(Items listed in a dataset)
• • • • • • •
**config.mk**
```make
export PLATFORM = sky130hd
export DESIGN_NAME = hcwt_tx
export DESIGN_NICKNAME = d
export VERILOG_FILES = /design/src/hcwt_pkg.sv /design/src/hcwt_tx.sv
export VERILOG_INCLUDE_DIRS = /design/src
export SDC_FILE = /design/constraint.sdc
export NUM_CORES = 1
export LEC_CHECK = 0
export BUFFER_PORTS_ARGS = -buffer_cell sky130_fd_sc_hd__buf_2
export CORE_UTILIZATION = 44
export CTS_BUF_LIST = sky130_fd_sc_hd__clkbuf_8
export CTS_CLUSTER_DIAMETER = 80
export DETAILED_ROUTE_END_ITERATION = 6
export PLACE_DENSITY_LB_ADDON = 0.12
export SLEW_MARGIN = 15
export SYNTH_ARGS = -nofsm -noshare
export SYNTH_HDL_FRONTEND = slang
export SYNTH_SLANG_ARGS = --single-unit
```
**constraint.sdc**
```tcl
create_clock -name CLK_SYS_I -period 7.5 [get_ports CLK_SYS_I]
set_input_delay 1.5 -clock CLK_SYS_I [delete_from_list [all_inputs] [get_ports CLK_SYS_I]]
set_output_delay 1.5 -clock CLK_SYS_I [all_outputs]
set_load 0.02 [all_outputs]
```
• • • • • • •
Every entry must be set down again exactly as it reads.

ANSWER FOR THE TASK:
**config.mk**
```make
export PLATFORM = sky130hd
export DESIGN_NAME = hcwt_tx
export DESIGN_NICKNAME = d
export VERILOG_FILES = /design/src/hcwt_pkg.sv /design/src/hcwt_tx.sv
export VERILOG_INCLUDE_DIRS = /design/src
export SDC_FILE = /design/constraint.sdc
export NUM_CORES = 1
export LEC_CHECK = 0
export BUFFER_PORTS_ARGS = -buffer_cell sky130_fd_sc_hd__buf_2
export CORE_UTILIZATION = 44
export CTS_BUF_LIST = sky130_fd_sc_hd__clkbuf_8
export CTS_CLUSTER_DIAMETER = 80
export DETAILED_ROUTE_END_ITERATION = 6
export PLACE_DENSITY_LB_ADDON = 0.12
export SLEW_MARGIN = 15
export SYNTH_ARGS = -nofsm -noshare
export SYNTH_HDL_FRONTEND = slang
export SYNTH_SLANG_ARGS = --single-unit
```
**constraint.sdc**
```tcl
create_clock -name CLK_SYS_I -period 7.5 [get_ports CLK_SYS_I]
set_input_delay 1.5 -clock CLK_SYS_I [delete_from_list [all_inputs] [get_ports CLK_SYS_I]]
set_output_delay 1.5 -clock CLK_SYS_I [all_outputs]
set_load 0.02 [all_outputs]
```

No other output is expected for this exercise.